Treatment With Tβ4 Reduces the Incidence of Foot Fault

The incidence of forelimb footfaults during baseline (preoperatively) was about 4–5% (Fig. 1B). TBI significantly increased the occurrence of right forelimb footfaults contralateral to the TBI at 1 to 35 days postinjury compared with the preinjury baseline and sham controls (p < 0.05). Treatment with Tβ4 significantly reduced the number of contralateral forelimb footfaults at 7 to 35 days after TBI compared with treatment with saline (that is, for Days 7, 14, 21, 28 and 35, p = 0.002, 0.011, 0.027, 0.023, and 0.035, respectively).
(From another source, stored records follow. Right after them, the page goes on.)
### config.mk
export PLATFORM = sky130hd
export DESIGN_NAME = alas_ctrl
export DESIGN_NICKNAME = d
export VERILOG_FILES = /design/src/design/alas_pkg.sv /design/src/design/alas_ctrl.sv
export SDC_FILE = /design/constraint.sdc
export NUM_CORES = 1
export LEC_CHECK = 0
export ABC_AREA = 1
export BUFFER_PORTS_ARGS = -buffer_cell sky130_fd_sc_hd__buf_4
export CELL_PAD_IN_SITES_DETAIL_PLACEMENT = 0
export CELL_PAD_IN_SITES_GLOBAL_PLACEMENT = 1
export CORE_AREA = 2 2 39 41
export DETAILED_ROUTE_END_ITERATION = 7
export DIE_AREA = 0 0 41 43
export GPL_TIMING_DRIVEN = 0
export PLACE_DENSITY_LB_ADDON = 0.05
export SYNTH_ARGS = -nofsm -noshare
export SYNTH_HDL_FRONTEND = slang
export SYNTH_SLANG_ARGS = --single-unit
### constraint.sdc
create_clock -name clock -period 1.3 [get_ports clock]
set_input_delay 0.13 -clock clock [delete_from_list [all_inputs] [get_ports clock]]
set_output_delay 0.13 -clock clock [all_outputs]
set_load 0.05 [all_outputs]
### src/design/alas_pkg.sv
// Shared types and constants of the aging Life automaton step core.
// Used by alas_ctrl, alas_datapath and aging_life_automaton_step_core.
package alas_pkg;

   localparam int DEFAULT_MAX_ROWS = 64;
   localparam int DEFAULT_MAX_COLS = 64;
   localparam int LIMIT_W          = 11;

   localparam logic [1:0] OP_WRITE = 2'd0;
   localparam logic [1:0] OP_READ  = 2'd1;
   localparam logic [1:0] OP_STEP  = 2'd2;
   localparam logic [1:0] OP_CLEAR = 2'd3;

   localparam logic [3:0] CSR_GRID_ROWS     = 4'd0;
   localparam logic [3:0] CSR_GRID_COLS     = 4'd1;
   localparam logic [3:0] CSR_BOUNDED_EDGES = 4'd2;
   localparam logic [3:0] CSR_STALL_DETECT  = 4'd3;

   localparam logic [7:0] AGE_NEWBORN = 8'd255;
   localparam logic [3:0] K_CENTER    = 4'd4;
   localparam logic [3:0] K_LAST      = 4'd8;

   typedef struct packed {
      logic [1:0] opcode;
      logic [5:0] row;
      logic [5:0] col;
      logic [7:0] cell_value;
   } req_type;

   typedef struct packed {
      logic [7:0]  read_value;
      logic [12:0] alive_count;
      logic        stalled;
   } rsp_type;

   typedef struct packed {
      logic latch_req;
      logic do_write;
      logic do_read;
      logic capture_read;
      logic init_step;
      logic step_run;
      logic clear_start;
      logic clear_run;
   } cmd_type;

   typedef struct packed {
      logic step_done;
      logic clear_done;
   } status_type;

endpackage

### src/design/alas_ctrl.sv
// Controller state machine of the aging Life automaton step core.
// Depends on alas_pkg for the opcode codes and the command and status structs.
module alas_ctrl (
   input  logic                 clock,
   input  logic                 reset,
   input  logic                 start,
   input  logic [1:0]           opcode,
   input  alas_pkg::status_type status,
   output alas_pkg::cmd_type    cmd,
   output logic                 busy,
   output logic                 rsp_valid
);

   localparam logic [2:0] S_IDLE      = 3'd0;
   localparam logic [2:0] S_WRITE     = 3'd1;
   localparam logic [2:0] S_READ      = 3'd2;
   localparam logic [2:0] S_READ_WAIT = 3'd3;
   localparam logic [2:0] S_STEP      = 3'd4;
   localparam logic [2:0] S_CLEAR     = 3'd5;
   localparam logic [2:0] S_RESP      = 3'd6;

   logic [2:0] state_ff;
   logic [2:0] state_in;

   always_comb begin
      cmd      = '0;
      state_in = state_ff;
      case (state_ff)
         S_IDLE: begin
            if (start) begin
               cmd.latch_req = 1'b1;
               case (opcode)
                  alas_pkg::OP_WRITE: state_in = S_WRITE;
                  alas_pkg::OP_READ:  state_in = S_READ;
                  alas_pkg::OP_STEP: begin
                     cmd.init_step = 1'b1;
                     state_in      = S_STEP;
                  end
                  default: begin
                     cmd.clear_start = 1'b1;
                     state_in        = S_CLEAR;
                  end
               endcase
            end
         end
         S_WRITE: begin
            cmd.do_write = 1'b1;
            state_in     = S_RESP;
         end
         S_READ: begin
            cmd.do_read = 1'b1;
            state_in    = S_READ_WAIT;
         end
         S_READ_WAIT: begin
            cmd.capture_read = 1'b1;
            state_in         = S_RESP;
         end
         S_STEP: begin
            cmd.step_run = 1'b1;
            if (status.step_done) state_in = S_RESP;
         end
         S_CLEAR: begin
            cmd.clear_run = 1'b1;
            if (status.clear_done) state_in = S_RESP;
         end
         S_RESP:  state_in = S_IDLE;
         default: state_in = S_IDLE;
      endcase
   end

   always_ff @(posedge clock) begin
      if (reset) state_ff <= S_IDLE;
      else       state_ff <= state_in;
   end

   assign busy      = (state_ff != S_IDLE);
   assign rsp_valid = (state_ff == S_RESP);

endmodule

==> flow_summary.toml, run 1 <==
[worst_setup_path]
cp_max_fo = 5
cp.required_ns = 1.17
crit_type = "reg -> out"
critPathArrivalTime_ns = 1.10
end_kind = "output pin"
critPathLaunchType = "register"
reg2reg_depth = 6

[clocking]
cts_inserted_buffers = 3
root_buffer = "clkbuf_4"
ctsHtreeMaxLevel = 1
cts_tree = "done"
worstSkewPairLatency_ns = 0.23
clk_pin_slew_ns = 0.04
clock-sinks = 3
clk_path_buf_depth = 2

[timing]
post-route-period-util = 0.946
slew_violations = 0
max_slew_margin = 0.878
setup_viol = 0
fmax_mhz = 813
period_minus_slack_ns = 1.23
hold_viol_final = 0
finalClockSkew_ns = 0.00438
tns_ns = 0
rsz0062_at_grt = "no"
worstMarginPinSlew_ns = 0.184

[job]
timing.max_cap.violations = 0

[route]
drtPass1Iterations = 3
drc = 0
final_antenna_net_count = 0
wl_um = 749
dr_total_vias = 368
drt-initial-drc-count = 7
avgViaCountPerCell = 4.13
wl_per_cell_um = 8.42

[finish]
nFillCells = 151
syn2layout_area_growth_pct = 73.6
largest_register_ffs = 3
antennaDiodeCount = 0
multi_input_area_um2 = 251
regMostFlops = "state_ff"
largestRegisters = "state_ff: 3 flops"
final-seq-area_um2 = 63.8
drive_gt1_frac = 0.562
final_cells = 89
nNetsFinal = 84

[floorplan]
rows = 14
core_um2 = 1380
fp.dieW_um = 41
start_util = 0.230
ios = 17
dieArea_um2 = 1760
die_h_um = 43

[place]
hpwlAfterDp_um = 630
placedCellCount = 84
gp_congestion = 0.663
io_buffers = 16

[hold_path]
hold_class = "in -> reg"
whs_path_depth = 4

[power_and_ir_drop]
ir_drop_mv = 1.03
powerDensity_nw_per_um2 = 2670
power.leakage_uw = 0.000295

[yosys]
synth_area_leader_cell = "dfxtp_1"
syn_nets = 62
synthCells = 52
ys_ff_latch = 3
ys_seq_area_frac = 0.189
yosysUniqueCellTypes = 14
synth_top_area_frac = 0.189
netlist_area_um2 = 318
synth_area_leaders = "dfxtp_1 19%, nor2_1 17%, nand3_2 13%, ha_1 12%, nand2_1 11%"
synth.avg_cell_area_um2 = 6.11
yosysWarnings = 0

[run_status]
status = "finished clean"

[grt]
gr-usage-all-layers = 0.101
grt_pass1_vias = 326
grt_max_degree = 8
grt_pass1_wl_um = 1260
antenna_found_initial = 0
grt-ovfl-total = 0
[cells by family after synthesis]
kind of cell | count (synthesis) | share of synthesized area
compound gates | 2 | 0.0394
fa+ha+maj | 3 | 0.118
buf+inv | 11 | 0.130
flops | 3 | 0.189
simple gates | 33 | 0.524
[Yosys cell counts]
library cell and n:
nand2_2 1, nor3_1 1, nand2_1 9, nand3_1 1
nor2_4 1, o21ai_0 1, ha_1 3, o21a_1 1
inv_1 8, nor2_1 14, dfxtp_1 3, nand4_1 2
inv_2 3, nand3_2 4
[report_power, final]
group / switching, uW / internal, uW
Combinational: 715 / 363
Clock: 45.8 / 115
Sequential: 91.4 / 144
Total: 852 / 622
[worst max-delay path, cell delays in order (launching register included)]
cell and delay (ns):
dfxtp_2 0.35, nor2_4 0.17, nand2_4 0.09, nor2_4 0.11, buf_6 0.15
[placed cells by master, fill, tap and decap left out, types with 2 or more instances in the layout]
cell      instances
buf_6             5
inv_2             2
nand4_1           2
nor2_2            6
nand2_1           8
inv_1             8
nor2_1            7
clkbuf_4          3
nor2_4            2
nand3_2           4
dfxtp_2           3
buf_4            12
ha_1              3
[path summary, 6_finish.rpt]
check              startpoint  slack [ns]     endpoint
setup reg to reg  state_ff[0]        0.23  state_ff[2]
setup / recovery  state_ff[2]        0.07       cmd[3]
hold reg to reg   state_ff[2]        0.66  state_ff[0]
hold / removal          reset        0.16  state_ff[2]
[timing repair]
item                       CTS  global route
setup buffers                1             0
pin swaps                    1             1
hold buffers                 0             0
resized for setup            2             9
setup endpoints to repair    7             6
[per-layer routing]
metal	routed length, um	global-route usage
met4	0	0
met1	374	0.138
met5	0	0
met2	319	0.153
met3	55	0.0471
[final cells by class]
cell class | instances | share of cell area
clock buffer | 4 | 0.0476
inverter | 11 | 0.0794
multi-input combinational | 38 | 0.456
sequential | 3 | 0.116
tap | 16 | 0.0363
timing repair buffer | 17 | 0.265
[metrics by stage]
step	hold slack [ns]	utilization	setup WS (ns)	power (uW)	instance area, um^2
global placement	0.413	0.351	0.108	1230	485
global route	0.208	0.399	0.00903	1590	552
CTS	0.167	0.377	0.00161	1430	522
finish	0.163	0.399	0.0704	1470	552
floorplan	0.305	-	-0.0921	973	345
detailed placement	0.409	0.351	0.119	1220	485
No activity file was read; power rests on OpenSTA's default activity.
==> run 2, diff against run 1 <==
--- a/config.mk
+++ b/config.mk
@@ -9,11 +9,12 @@
 export BUFFER_PORTS_ARGS = -buffer_cell sky130_fd_sc_hd__buf_4
 export CELL_PAD_IN_SITES_DETAIL_PLACEMENT = 0
 export CELL_PAD_IN_SITES_GLOBAL_PLACEMENT = 1
-export CORE_AREA = 2 2 39 41
+export CORE_MARGIN = 2
+export CORE_UTILIZATION = 23
 export DETAILED_ROUTE_END_ITERATION = 7
-export DIE_AREA = 0 0 41 43
 export GPL_TIMING_DRIVEN = 0
 export PLACE_DENSITY_LB_ADDON = 0.05
+export SLEW_MARGIN = 40
 export SYNTH_ARGS = -nofsm -noshare
 export SYNTH_HDL_FRONTEND = slang
 export SYNTH_SLANG_ARGS = --single-unit
==> constraint.sdc (replaced) <==
create_clock -name clock -period 1.1 [get_ports clock]
set_input_delay 0.11 -clock clock [delete_from_list [all_inputs] [get_ports clock]]
set_output_delay 0.11 -clock clock [all_outputs]
set_load 0.05 [all_outputs]
==> run 2 against run 1 <==
  * The run now ends with setup timing left
  * Sequential share of layout area shrank 0.71 points
  * Sequential power grew 13%
  * Critical path depth is the same
  * Clock power grew 19%
  * Worst hold slack lost 0.012 ns
  * Cell area grew 19%
  * Total power grew 40%
  * Clock skew shrank 0.0014 ns
  * Via count grew 5.4%
  * Die area shrank 3.9%
  * Global-route usage grew 1.2 points
==> flow_summary.toml, run 2 (synthesis gave the netlist of run 1 again) <==
[run_status]
status = "complete, but fails checks"
violations = "setup timing"

[grt]
grt_pass1_vias = 293
grt_pass1_wl_um = 1220
gr-usage-all-layers = 0.113
antenna_found_initial = 0
grt-ovfl-total = 0
grt_max_degree = 7

[timing]
worstMarginPinSlew_ns = 0.170
hold_viol_final = 0
fmax_mhz = 824
setup_slack_ns = -0.113
finalClockSkew_ns = 0.00295
rsz0062_at_grt = "yes"
slew_violations = 0
period_minus_slack_ns = 1.21
setup_viol = 10
tns_ns = -0.836
post-route-period-util = 1.10
max_slew_margin = 0.887

[route]
wl_per_cell_um = 9.09
drtPass1Iterations = 2
drc = 0
drt-initial-drc-count = 1
wl_met1_um = 377
wl_um = 845
dr_wl_met3_um = 40
routed-wl-met2_um = 428
dr_total_vias = 388
top_layer = "met3"
avgViaCountPerCell = 4.17
final_antenna_net_count = 0

[worst_setup_path]
crit_type = "reg -> out"
critPathArrivalTime_ns = 1.10
cp_max_fo = 5
reg2reg_depth = 6
cp.required_ns = 0.99
critPathLaunchType = "register"
end_kind = "output pin"

[finish]
drive_gt1_frac = 0.628
nNetsFinal = 89
largest_register_ffs = 3
final_cells = 93
nFillCells = 143
syn2layout_area_growth_pct = 107
finalCoreUtilization = 0.505
regMostFlops = "state_ff"
antennaDiodeCount = 0
mostFrequentLayoutCells = "13 x buf_4, 8 x inv_1, 7 x nand2_1, 7 x buf_6, 6 x nor2_2"
largestRegisters = "state_ff: 3 flops"
mostFrequentLayoutCell = "buf_4"

[place]
io_buffers = 16
placedCellCount = 83
gp_congestion = 0.616
hpwlAfterDp_um = 633

[power_and_ir_drop]
p_total_uw = 2060
ir_drop_mv = 1.61
power.leakage_uw = 0.000333
powerDensity_nw_per_um2 = 3140

[hold_path]
whs_path_depth = 4
hold_class = "in -> reg"

[clocking]
worstSkewPairLatency_ns = 0.23
clk_path_buf_depth = 2
ctsHtreeMaxLevel = 1
root_buffer = "clkbuf_4"
clock-sinks = 3
postCtsHoldBufs = 0
clk_pin_slew_ns = 0.03
cts_inserted_buffers = 3
cts_tree = "done"

[floorplan]
rows = 13
start_util = 0.244
die_h_um = 41.2
ios = 17
dieArea_um2 = 1690
fp.dieW_um = 41.2
core_um2 = 1300

[job]
timing.max_cap.violations = 0
==> run 2: repair_timing <==
item,4_1_cts,5_1_grt
buffers inserted,3,3
resized for setup,15,14
pin swaps,4,4
endpoints found under the setup margin,12,13
==> run 2: where the power goes <==
| group | internal [uW] | total [uW] | switching, uW |
|---|---|---|---|
| registers | 188 | 267 | 79.4 |
| logic | 605 | 1600 | 997 |
| clock network | 136 | 192 | 56.2 |
==> run 2: worst max-delay path, cell delays in order, from the launching register on <==
cell	delay (ns)
dfxtp_4	0.36
nor2_4	0.15
nand2_4	0.11
nor2_4	0.10
buf_8	0.15
==> run 2: layout make-up <==
| class | count | area [um^2] | share of cell area |
|---|---|---|---|
| inverter | 11 | 46.3 | 0.0705 |
| sequential | 3 | 71.3 | 0.109 |
| timing repair buffer | 22 | 206 | 0.314 |
| clock buffer | 4 | 26.3 | 0.0400 |
| tap | 15 | 18.8 | 0.0286 |
| multi-input combinational | 38 | 288 | 0.438 |
==> run 2: worst paths after layout <==
check | to | start | slack [ns]
setup reg to reg | state_ff[0] | state_ff[0] | 0.05
hold reg to reg | state_ff[0] | state_ff[2] | 0.66
hold / removal | state_ff[2] | reset | 0.15
setup / recovery | cmd[1] | state_ff[2] | -0.11
==> run 2: metal layers <==
layer	global-route usage	vias up
met4	0.0484	0
met1	0.160	166
li1	-	211
met2	0.145	11
met3	0.0489	0
met5	0	-
==> run 2: through the flow <==
step	hold slack, ns	instance area [um^2]	setup slack [ns]
5_1_grt	0.161	657	-0.175
3_5_place_dp	0.381	492	-0.0435
4_1_cts	0.128	584	-0.134
3_3_place_gp	0.389	492	-0.0589
6_report	0.151	657	-0.113
2_1_floorplan	0.285	353	-0.218
==> run 3, diff against run 2 <==
--- a/config.mk
+++ b/config.mk
@@ -5,13 +5,10 @@
 export SDC_FILE = /design/constraint.sdc
 export NUM_CORES = 1
 export LEC_CHECK = 0
-export ABC_AREA = 1
 export BUFFER_PORTS_ARGS = -buffer_cell sky130_fd_sc_hd__buf_4
-export CELL_PAD_IN_SITES_DETAIL_PLACEMENT = 0
-export CELL_PAD_IN_SITES_GLOBAL_PLACEMENT = 1
-export CORE_MARGIN = 2
-export CORE_UTILIZATION = 23
+export CORE_AREA = 2 2 39 41
 export DETAILED_ROUTE_END_ITERATION = 7
+export DIE_AREA = 0 0 41 43
 export GPL_TIMING_DRIVEN = 0
 export PLACE_DENSITY_LB_ADDON = 0.05
 export SLEW_MARGIN = 40
==> run 3 against run 2 <==
  * The run still ends with setup timing left
  * Clock-buffer cell count unchanged
  * Synthesized cell count decreased by 25%
  * Non-clock buffer count increased by 7
  * Register-to-register slack got worse by 0.26 ns
  * Combinational power decreased by 49%
  * Sequential share of layout area decreased by 2.1 points
  * Core utilization increased by 0.97 points
  * Flip-flop and latch count unchanged
  * Worst hold slack got worse by 0.097 ns
  * Global-route usage increased by 1.2 points
  * Clock skew increased by 0.00078 ns
  * Critical path type unchanged
  * Critical endpoint is now cmd[3]
==> flow_summary.toml, run 3 <==
[grt]
grt_pass1_vias = 379
gr-usage-all-layers = 0.125
grt_max_degree = 7
grt-ovfl-total = 0
grt_pass1_wl_um = 1550
antenna_found_initial = 0

[worst_setup_path]
cp.required_ns = 0.99
critPathLaunchType = "register"
critPathCapture = "cmd[3]"
cp_max_fo = 6
end_kind = "output pin"
slowest_delay_ns = 0.30
worstPathCellList = "buf_6 > nor3_4 > and3_2 > buf_6"
worstReg2RegStart = "state_ff[1]"
worstSetupStartpoint = "state_ff[1]"
reg2reg_depth = 5
cpMostUsedCell = "buf_6"
r2r-end = "state_ff[1]"
crit_type = "reg -> out"
critPathArrivalTime_ns = 1.29
rrSetupSlack_ns = -0.21
crit_slowest_cell = "dfxtp_1"

[route]
final_antenna_net_count = 0
wl_per_cell_um = 11.7
avgViaCountPerCell = 4.71
drc = 0
drtPass1Iterations = 2
wl_um = 997
dr_total_vias = 400
drt-initial-drc-count = 4

[finish]
syn2layout_area_growth_pct = 131
mostFrequentLayoutCells = "14 x buf_6, 12 x buf_4, 4 x nor2_4"
regMostFlops = "state_ff"
drive_gt1_frac = 0.725
antennaDiodeCount = 0
final-seq-area_um2 = 62.6
mostFrequentLayoutCell = "buf_6"
multi_input_area_um2 = 289
nNetsFinal = 80
nFillCells = 143
largest_register_ffs = 3
largestRegisters = "state_ff: 3 flops"

[job]
timing.max_cap.violations = 0

[floorplan]
core_um2 = 1380
fp.dieW_um = 41
dieArea_um2 = 1760
rows = 14
die_h_um = 43
start_util = 0.222
ios = 17

[place]
gp_congestion = 0.724
hpwlAfterDp_um = 637
io_buffers = 16
dp_slack_ns = -0.0895

[timing]
post-route-period-util = 1.27
worstMarginPinSlew_ns = 0.396
rsz0062_at_grt = "yes"
fmax_mhz = 717
setup_slack_ns = -0.295
setup_viol = 12
hold_viol_final = 0
period_minus_slack_ns = 1.40
max_slew_margin = 0.735
finalClockSkew_ns = 0.00373
slew_violations = 0
tns_ns = -2.27

[yosys]
synth_top_area_frac = 0.195
synth-xor-area-share = 0
synth-adder-area-share = 0.122
yosysWarnings = 0
ys_seq_area_frac = 0.195
yosysUniqueCellTypes = 18
synthCells = 39
synth_area_leaders = "dfxtp_1 20%, ha_1 12%, buf_6 11%, nand2b_1 8.1%, nor2_1 6.1%"
synth_compound_area_frac = 0.199
synth_common_cells = "5 x nor2_1, 4 x inv_1, 4 x nand2b_1"
synth_edf_count = 0
netlist_area_um2 = 308
yosysMostFrequentCell = "nor2_1"
synthFlopType = "dfxtp_1"
async_flop_share = 0
synthSimpleGateAreaFrac = 0.313
synthMuxAreaShare = 0
ys_ff_latch = 3
synth_top_family_by_area = "simple AND/OR/NAND/NOR gates"
synth.avg_cell_area_um2 = 7.89
synth_area_leader_cell = "dfxtp_1"
syn_nets = 49

[clocking]
clk_path_buf_depth = 2
cts_tree = "done"
postCtsHoldBufs = 0
ctsHtreeMaxLevel = 1
clk_pin_slew_ns = 0.04
worstSkewPairLatency_ns = 0.24
root_buffer = "clkbuf_4"
cts_inserted_buffers = 3
clock-sinks = 3

[power_and_ir_drop]
seqPwrFrac = 0.123
pwr-share-clk = 0.169
switching_share = 0.449
p_total_uw = 1160
power.leakage_uw = 0.000321
ir_drop_mv = 0.793
power.net_switching_uw = 518
pwr-share-comb = 0.708
cellInternalPower_uw = 637
powerDensity_nw_per_um2 = 1620

[run_status]
violations = "setup timing"
status = "complete, but fails checks"

[hold_path]
hold_class = "in -> reg"
-- run 3: cell count changes after synthesis, sizes merged, moves of 3 or more --
cell | previous run | this run
buf | 0 | 3
inv | 11 | 5
nand2 | 10 | 0
nand2b | 0 | 4
nand3 | 5 | 0
nor2 | 15 | 5
-- run 3: how the worst min path moves through the flow --
stage / start / end / cells after the start
after floorplan: reset / state_ff[0] / 1
after global placement: reset / state_ff[0] / 2
after detailed placement: reset / state_ff[0] / 2
after CTS: reset / state_ff[2] / 2
after global routing: reset / state_ff[0] / 2
final: reset / state_ff[0] / 2
-- run 3: logic make-up (layout without fill, tap and decap cells) --
group / Yosys count / after routing
adders and majority gates: 3 / 3
AOI/OAI and AO/OA: 8 / 8
buffers and inverters: 8 / 38
DFF: 3 / 3
and+or+nand+nor: 17 / 17
-- run 3: layer usage --
layer  track usage  wire, um  vias to the layer above
li1              -         -                      193
met5             0         0                        -
met1         0.166       386                      191
met4        0.0600        17                        0
met3             0        48                        2
met2         0.200       544                       14
-- run 3: critical path: cells and delay by family, from the launching register on --
kind / cells / cell delay, ns
and+or+nand+nor: 2 / 0.47
DFF: 1 / 0.30
buffers and inverters: 2 / 0.28
-- run 3: metrics by stage --
stage                     cells  instance area, um^2  hold WS (ns)   util
final                        85                  712        0.0535  0.514
after global routing         85                  712        0.0592  0.514
after global placement       71                  497         0.297  0.359
after CTS                    82                  644        0.0547  0.466
after detailed placement     71                  497         0.299  0.359
after floorplan              39                  357         0.176      -
-- run 3: what timing repair did --
item,in CTS,in global routing
endpoints found under the setup margin,11,13
gates resized for setup,19,11
pin swaps,5,5
setup buffers,7,3
-- run 3: power groups by stage --
stage | clock, uW | combinational [uW] | sequential, uW
after floorplan | 0 | 444 | 139
after global placement | 0 | 577 | 140
after detailed placement | 0 | 582 | 141
after CTS | 199 | 725 | 141
after global routing | 202 | 868 | 145
final | 196 | 817 | 142
-- run 3: cell type report --
class | count | share of cell area
Buffer | 3 | 0.0475
Clock buffer | 4 | 0.0369
Inverter | 5 | 0.0299
Multi-Input combinational cell | 28 | 0.406
Sequential cell | 3 | 0.0879
Tap cell | 16 | 0.0281
Timing Repair Buffer | 26 | 0.364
Similar foot fault results were found for the contralateral hindlimb (Fig. 1C). As compared to preinjury baseline and sham controls, TBI significantly increased the incidence of contralateral hindlimb footfaults at 1 to 35 days post-injury (that is, for Days 1, 4, 7, 14, 21, 28 and 35, p = 0.007, 0.003, 0.014, 0.006, 0.001, 0.022, and 0.036, respectively). Treatment with Tβ4 significantly reduced the number of contralateral hindlimb footfaults at 7 to 28 days after TBI compared to treatment with saline (i.e., for Days 7, 14, 21, 28, and 35, p = 0.011, 0.005, 0.020, 0.008, and 0.032, respectively).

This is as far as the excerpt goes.